The first mesomorphic benzimidazolium-based silver(I)-N-heterocyclic dicarbene complexes: Synthesis, characterization and phase properties

Abstract The first mesomorphic benzimidazolium based mononuclear silver (I) N -heterocyclic dicarbene complexes, Ag(I)-NHC were prepared via in situ deprotonation of 1-octadecyl-3-alkyl/arylbenzimidazolium salts with silver oxide (Ag 2 O). Both series of Ag (I)-NHC complexes contained a C18 alkyl chain on one N atom and differed in term of the substituent (alkyl and substituted benzyl moiety) on the other N atom in the benzimidazolium ring.

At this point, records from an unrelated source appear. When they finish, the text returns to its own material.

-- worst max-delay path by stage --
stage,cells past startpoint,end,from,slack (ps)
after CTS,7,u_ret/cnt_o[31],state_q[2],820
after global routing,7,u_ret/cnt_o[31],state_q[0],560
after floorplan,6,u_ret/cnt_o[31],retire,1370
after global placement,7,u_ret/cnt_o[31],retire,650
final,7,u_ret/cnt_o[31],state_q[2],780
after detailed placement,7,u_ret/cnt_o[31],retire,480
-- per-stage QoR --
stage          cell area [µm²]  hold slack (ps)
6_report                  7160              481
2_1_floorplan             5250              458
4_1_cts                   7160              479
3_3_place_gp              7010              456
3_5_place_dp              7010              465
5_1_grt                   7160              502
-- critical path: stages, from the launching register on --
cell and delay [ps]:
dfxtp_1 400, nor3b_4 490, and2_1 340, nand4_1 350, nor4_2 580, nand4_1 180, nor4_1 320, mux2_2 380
## src/rtl/sram_arbiter_pkg.sv

```systemverilog
// Shared types for the SRAM port arbiter: FSM state encoding and the fixed
// byte-enable width of the memory connection.
package sram_arbiter_pkg;

  localparam int BE_W = 2;

  typedef enum logic [2:0] {
    ST_IDLE  = 3'd0,
    ST_ISSUE = 3'd1,
    ST_WAIT  = 3'd2,
    ST_DONE  = 3'd3,
    ST_DUMP  = 3'd4
  } arb_state_e;

endpackage

```

## src/rtl/sram_arbiter_rr_picker.sv

```systemverilog
// Combinational round-robin picker: first requester set in req_i, scanning
// upward from last_grant_i+1 with wrap-around.
module rr_picker #(
  parameter  int N_REQ = 4,
  localparam int IDX_W = $clog2(N_REQ)
) (
  input  logic [N_REQ-1:0] req_i,
  input  logic [IDX_W-1:0] last_grant_i,
  output logic             found_o,
  output logic [IDX_W-1:0] winner_o
);

  localparam int CW = IDX_W + 1;

  logic [CW-1:0] cand_s;
  logic          hit_s;

  // Scan candidates in priority order; the first hit wins.
  always_comb begin
    found_o  = 1'b0;
    winner_o = '0;
    cand_s   = '0;
    hit_s    = 1'b0;
    for (int i = 0; i < N_REQ; i++) begin
      // last_grant + i + 1 never exceeds 2*N_REQ-1, so one subtraction wraps it.
      cand_s   = {1'b0, last_grant_i} + CW'(i + 1);
      cand_s   = (cand_s >= CW'(N_REQ)) ? (cand_s - CW'(N_REQ)) : cand_s;
      hit_s    = !found_o && req_i[cand_s[IDX_W-1:0]];
      winner_o = hit_s ? cand_s[IDX_W-1:0] : winner_o;
      found_o  = found_o | hit_s;
    end
  end

endmodule

```

## src/rtl/sram_arbiter.sv

```systemverilog
// Round-robin arbiter/sequencer sharing one single-port SRAM between N_REQ
// requesters, with a drain-then-dump sequence for the memory image.
module sram_arbiter
  import sram_arbiter_pkg::*;
#(
  parameter  int N_REQ  = 4,
  parameter  int ADDR_W = 12,
  parameter  int DATA_W = 8,
  localparam int IDX_W  = $clog2(N_REQ)
) (
  input  logic                     clk,
  input  logic                     rst,
  input  logic [N_REQ-1:0]         req,
  input  logic [N_REQ-1:0]         we,
  input  logic [BE_W*N_REQ-1:0]    byte_en,
  input  logic [N_REQ*ADDR_W-1:0]  addr,
  input  logic [N_REQ*DATA_W-1:0]  wdata,
  output logic [N_REQ-1:0]         ack,
  output logic [DATA_W-1:0]        rdata,
  output logic [IDX_W-1:0]         grant_id,
  output logic                     busy,
  input  logic                     dump_req,
  output logic                     mem_read,
  output logic                     mem_write,
  output logic [BE_W-1:0]          mem_byte_en,
  output logic [ADDR_W-1:0]        mem_addr,
  output logic [DATA_W-1:0]        mem_wdata,
  input  logic [DATA_W-1:0]        mem_rdata,
  output logic                     mem_dump
);

  arb_state_e        state_q, state_d;
  logic [IDX_W-1:0]  last_grant_q, last_grant_d;
  logic [IDX_W-1:0]  grant_id_q, grant_id_d;
  logic              we_q, we_d;
  logic [BE_W-1:0]   mem_byte_en_q, mem_byte_en_d;
  logic [ADDR_W-1:0] mem_addr_q, mem_addr_d;
  logic [DATA_W-1:0] mem_wdata_q, mem_wdata_d;
  logic [DATA_W-1:0] rdata_q, rdata_d;
  logic [N_REQ-1:0]  ack_q, ack_d;
  logic              mem_read_q, mem_read_d;
  logic              mem_write_q, mem_write_d;
  logic              mem_dump_q, mem_dump_d;
  logic              busy_q, busy_d;
  logic              dump_armed_q, dump_armed_d;

  logic              found_s;
  logic [IDX_W-1:0]  winner_s;

  rr_picker #(
    .N_REQ (N_REQ)
  ) u_picker (
    .req_i        (req),
    .last_grant_i (last_grant_q),
    .found_o      (found_s),
    .winner_o     (winner_s)
  );

  // Next-state and registered-output logic; outputs are computed one cycle
  // ahead so every port comes straight from a flop.
  always_comb begin
    state_d       = state_q;
    last_grant_d  = last_grant_q;
    grant_id_d    = grant_id_q;
    we_d          = we_q;
    mem_byte_en_d = mem_byte_en_q;
    mem_addr_d    = mem_addr_q;
    mem_wdata_d   = mem_wdata_q;
    rdata_d       = rdata_q;
    ack_d         = '0;
    mem_read_d    = 1'b0;
    mem_write_d   = 1'b0;
    mem_dump_d    = 1'b0;
    // The dump flag re-arms whenever dump_req is seen low, in any state.
    dump_armed_d  = dump_req ? dump_armed_q : 1'b1;

    case (state_q)
      ST_IDLE: begin
        if (dump_req && dump_armed_q) begin
          state_d      = ST_DUMP;
          mem_dump_d   = 1'b1;
          dump_armed_d = 1'b0;
        end else if (found_s) begin
          state_d       = ST_ISSUE;
          grant_id_d    = winner_s;
          last_grant_d  = winner_s;
          we_d          = we[winner_s];
          mem_byte_en_d = byte_en[int'(winner_s)*BE_W +: BE_W];
          mem_addr_d    = addr[int'(winner_s)*ADDR_W +: ADDR_W];
          mem_wdata_d   = wdata[int'(winner_s)*DATA_W +: DATA_W];
          mem_write_d   = we[winner_s];
          mem_read_d    = !we[winner_s];
        end else begin
          state_d = ST_IDLE;
        end
      end
      ST_ISSUE: begin
        if (we_q) begin
          state_d           = ST_DONE;
          ack_d[grant_id_q] = 1'b1;
        end else begin
          state_d = ST_WAIT;
        end
      end
      ST_WAIT: begin
        state_d           = ST_DONE;
        rdata_d           = mem_rdata;
        ack_d[grant_id_q] = 1'b1;
      end
      ST_DONE: begin
        state_d = ST_IDLE;
      end
      ST_DUMP: begin
        state_d = ST_IDLE;
      end
      default: begin
        state_d = ST_IDLE;
      end
    endcase

    busy_d = (state_d != ST_IDLE);
  end

  // State and output registers; reset aborts any transaction in flight.
  always_ff @(posedge clk or negedge rst) begin
    if (!rst) begin
      state_q       <= ST_IDLE;
      last_grant_q  <= IDX_W'(N_REQ - 1);
      grant_id_q    <= '0;
      we_q          <= 1'b0;
      mem_byte_en_q <= '0;
      mem_addr_q    <= '0;
      mem_wdata_q   <= '0;
      rdata_q       <= '0;
      ack_q         <= '0;
      mem_read_q    <= 1'b0;
      mem_write_q   <= 1'b0;
      mem_dump_q    <= 1'b0;
      busy_q        <= 1'b0;
      dump_armed_q  <= 1'b1;
    end else begin
      state_q       <= state_d;
      last_grant_q  <= last_grant_d;
      grant_id_q    <= grant_id_d;
      we_q          <= we_d;
      mem_byte_en_q <= mem_byte_en_d;
      mem_addr_q    <= mem_addr_d;
      mem_wdata_q   <= mem_wdata_d;
      rdata_q       <= rdata_d;
      ack_q         <= ack_d;
      mem_read_q    <= mem_read_d;
      mem_write_q   <= mem_write_d;
      mem_dump_q    <= mem_dump_d;
      busy_q        <= busy_d;
      dump_armed_q  <= dump_armed_d;
    end
  end

  assign ack         = ack_q;
  assign rdata       = rdata_q;
  assign grant_id    = grant_id_q;
  assign busy        = busy_q;
  assign mem_read    = mem_read_q;
  assign mem_write   = mem_write_q;
  assign mem_byte_en = mem_byte_en_q;
  assign mem_addr    = mem_addr_q;
  assign mem_wdata   = mem_wdata_q;
  assign mem_dump    = mem_dump_q;

endmodule

```
File: src/rtl/spi_reg_bridge_if.sv
// Purpose: byte-stream and register-export signals between SPI_Slave glue and the bridge.
// Latency: n/a (wiring only).
// Backpressure: none; every i_RX_DV pulse must be consumed in the cycle it arrives.
interface spi_reg_bridge_if #(
   parameter int DEPTH  = 8,
   parameter int ADDR_W = 3
);
   logic                 i_SPI_CS_n;
   logic                 i_RX_DV;
   logic [7:0]           i_RX_Byte;
   logic                 o_TX_DV;
   logic [7:0]           o_TX_Byte;
   logic                 o_Wr_Strobe;
   logic [ADDR_W-1:0]    o_Wr_Addr;
   logic [DEPTH*8-1:0]   o_Regs;
   logic                 o_Busy;

   // Side that supplies the CS pin and the received bytes.
   modport master (
      output i_SPI_CS_n, i_RX_DV, i_RX_Byte,
      input  o_TX_DV, o_TX_Byte, o_Wr_Strobe, o_Wr_Addr, o_Regs, o_Busy
   );

   // The bridge itself.
   modport slave (
      input  i_SPI_CS_n, i_RX_DV, i_RX_Byte,
      output o_TX_DV, o_TX_Byte, o_Wr_Strobe, o_Wr_Addr, o_Regs, o_Busy
   );
endinterface

File: src/rtl/spi_reg_bridge_cs_sync.sv
// Purpose: 2-flop synchroniser for the raw CS_n pin with rise/fall pulse outputs.
// Latency: an edge on the pin is acted on by the consumer 3 clocks after the pin moves.
// Backpressure: none; pulses are one cycle wide and are not held.
module spi_reg_bridge_cs_sync (
   input  logic i_Clk,
   input  logic i_Rst,
   input  logic i_CS_n,
   output logic o_Rise,
   output logic o_Fall
);

   logic       cs_meta;
   logic       cs_sync;
   logic       cs_sync_d;
   logic [1:0] fill_cnt;
   logic       armed;

   // Synchroniser chain plus one delayed copy for edge detection; idles deasserted (1).
   always_ff @(posedge i_Clk or posedge i_Rst) begin
      if (i_Rst) begin
         cs_meta   <= 1'b1;
         cs_sync   <= 1'b1;
         cs_sync_d <= 1'b1;
      end else begin
         cs_meta   <= i_CS_n;
         cs_sync   <= cs_meta;
         cs_sync_d <= cs_sync;
      end
   end

   // The chain resets to 1, so a pin already low at reset release would look like
   // a fall. Only arm fall detection once a real synchronised sample shows CS high.
   always_ff @(posedge i_Clk or posedge i_Rst) begin
      if (i_Rst) begin
         fill_cnt <= 2'd0;
         armed    <= 1'b0;
      end else begin
         if (fill_cnt != 2'd2) begin
            fill_cnt <= fill_cnt + 2'd1;
         end
         if (fill_cnt == 2'd2 && cs_sync) begin
            armed <= 1'b1;
         end
      end
   end

   assign o_Fall = armed & cs_sync_d & ~cs_sync;
   assign o_Rise = ~cs_sync_d & cs_sync;

endmodule

File: src/rtl/spi_reg_bridge.sv
// Purpose: SPI command decoder + auto-incrementing register file exported flat.
// Latency: TX load / write strobe registered, exactly 1 cycle after the triggering i_RX_DV.
// Backpressure: none; bytes arriving in IDLE are dropped, every other byte is consumed.
module spi_reg_bridge
   import spi_reg_bridge_pkg::*;
#(
   parameter int         DEPTH     = DEPTH_DEF,
   parameter int         ADDR_W    = ADDR_W_DEF,
   parameter logic [7:0] IDLE_BYTE = IDLE_BYTE_DEF
) (
   input  logic             i_Clk,
   input  logic             i_Rst,
   spi_reg_bridge_if.slave  bus
);

   localparam logic [ADDR_W-1:0] ADDR_ONE = {{(ADDR_W-1){1'b0}}, 1'b1};

   state_t            state;
   state_t            state_nxt;
   logic [ADDR_W-1:0] addr;
   logic [ADDR_W-1:0] addr_nxt;
   logic [ADDR_W-1:0] addr_inc;
   logic [ADDR_W-1:0] cmd_addr;
   logic [7:0]        regs [DEPTH];
   logic              wr_en;

   logic              cs_rise;
   logic              cs_fall;

   logic              tx_dv_q,     tx_dv_nxt;
   logic [7:0]        tx_byte_q,   tx_byte_nxt;
   logic              wr_strobe_q, wr_strobe_nxt;
   logic [ADDR_W-1:0] wr_addr_q,   wr_addr_nxt;

   spi_reg_bridge_cs_sync u_cs_sync (
      .i_Clk  (i_Clk),
      .i_Rst  (i_Rst),
      .i_CS_n (bus.i_SPI_CS_n),
      .o_Rise (cs_rise),
      .o_Fall (cs_fall)
   );

   // Address field of the command byte; the bits between it and the R/W bit are ignored.
   assign cmd_addr = bus.i_RX_Byte[ADDR_W-1:0];
   // Natural ADDR_W-bit overflow gives the modulo-DEPTH wrap.
   assign addr_inc = addr + ADDR_ONE;

   // State register.
   always_ff @(posedge i_Clk or posedge i_Rst) begin
      if (i_Rst) begin
         state <= S_IDLE;
      end else begin
         state <= state_nxt;
      end
   end

   // Next state: a CS fall always (re)starts in CMD, a CS rise always ends the
   // transaction; a byte arriving with the rise is still handled by the output logic.
   always_comb begin
      state_nxt = state;
      if (cs_fall) begin
         state_nxt = S_CMD;
      end else if (cs_rise) begin
         state_nxt = S_IDLE;
      end else begin
         case (state)
            S_CMD: begin
               if (bus.i_RX_DV) begin
                  state_nxt = bus.i_RX_Byte[CMD_RD_BIT] ? S_READ : S_WRITE;
               end
            end
            default: begin
               state_nxt = state;
            end
         endcase
      end
   end

   // Output / datapath decode: next values for the registered pulses, the address and the write enable.
   always_comb begin
      addr_nxt      = addr;
      wr_en         = 1'b0;
      tx_dv_nxt     = 1'b0;
      tx_byte_nxt   = tx_byte_q;
      wr_strobe_nxt = 1'b0;
      wr_addr_nxt   = wr_addr_q;
      if (cs_fall) begin
         // Reply to the command byte that is about to be clocked in.
         tx_dv_nxt   = 1'b1;
         tx_byte_nxt = IDLE_BYTE;
      end else if (bus.i_RX_DV) begin
         case (state)
            S_CMD: begin
               addr_nxt = cmd_addr;
               if (bus.i_RX_Byte[CMD_RD_BIT]) begin
                  tx_dv_nxt   = 1'b1;
                  tx_byte_nxt = regs[cmd_addr];
               end
            end
            S_WRITE: begin
               wr_en         = 1'b1;
               wr_strobe_nxt = 1'b1;
               wr_addr_nxt   = addr;
               addr_nxt      = addr_inc;
            end
            S_READ: begin
               // Data byte from the master is a dummy; preload the next register.
               addr_nxt    = addr_inc;
               tx_dv_nxt   = 1'b1;
               tx_byte_nxt = regs[addr_inc];
            end
            default: begin
               addr_nxt = addr;
            end
         endcase
      end
   end

   // Registered outputs and burst address.
   always_ff @(posedge i_Clk or posedge i_Rst) begin
      if (i_Rst) begin
         addr        <= '0;
         tx_dv_q     <= 1'b0;
         tx_byte_q   <= IDLE_BYTE;
         wr_strobe_q <= 1'b0;
         wr_addr_q   <= '0;
      end else begin
         addr        <= addr_nxt;
         tx_dv_q     <= tx_dv_nxt;
         tx_byte_q   <= tx_byte_nxt;
         wr_strobe_q <= wr_strobe_nxt;
         wr_addr_q   <= wr_addr_nxt;
      end
   end

   // Register file; the write lands on the same edge that raises the strobe.
   always_ff @(posedge i_Clk or posedge i_Rst) begin
      if (i_Rst) begin
         for (int i = 0; i < DEPTH; i++) begin
            regs[i] <= 8'h00;
         end
      end else if (wr_en) begin
         regs[addr] <= bus.i_RX_Byte;
      end
   end

   // Flat export, reg n at [8n+7:8n].
   for (genvar g = 0; g < DEPTH; g++) begin : g_regs_flat
      assign bus.o_Regs[8*g +: 8] = regs[g];
   end

   assign bus.o_TX_DV     = tx_dv_q;
   assign bus.o_TX_Byte   = tx_byte_q;
   assign bus.o_Wr_Strobe = wr_strobe_q;
   assign bus.o_Wr_Addr   = wr_addr_q;
   assign bus.o_Busy      = (state != S_IDLE);

endmodule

All the synthesized compounds were characterized by elemental analysis, Fourier-transform infrared, 1 H and 13 C NMR spectroscopy. Cation geometry, anion and alkyl chain length were found to be essential parameters for mesophase formation in the salts and Ag(I)-NHC complexes in this study. All dialkylated salts except the one with the shortest chain, n = 10 were smectogenic. On the other hand, a large width-to-length ratio of the cationic core in the benzyl analogues had a negative effect on the formation and stability of mesophase. No mesophases were observed for these compounds. Wider mesophase range was seen with decrease in anion size and elongation of alkyl chains. A metastable SmA phase was observed in two Ag(I)-NHC complexes. The minimum chain length required for compounds with different anions to exhibit liquid crystal (LC) properties was addressed. Mesophase was observed for bromide salts with C12 onwards while C14 is the minimum chain length required for the hexaflurophosphate containing Ag(I)-NHC complexes to display LC properties. All Ag(I)-NHC complexes except the one bearing a cyano group could be considered ionic liquids with melting/clearing temperatures below 100 °C.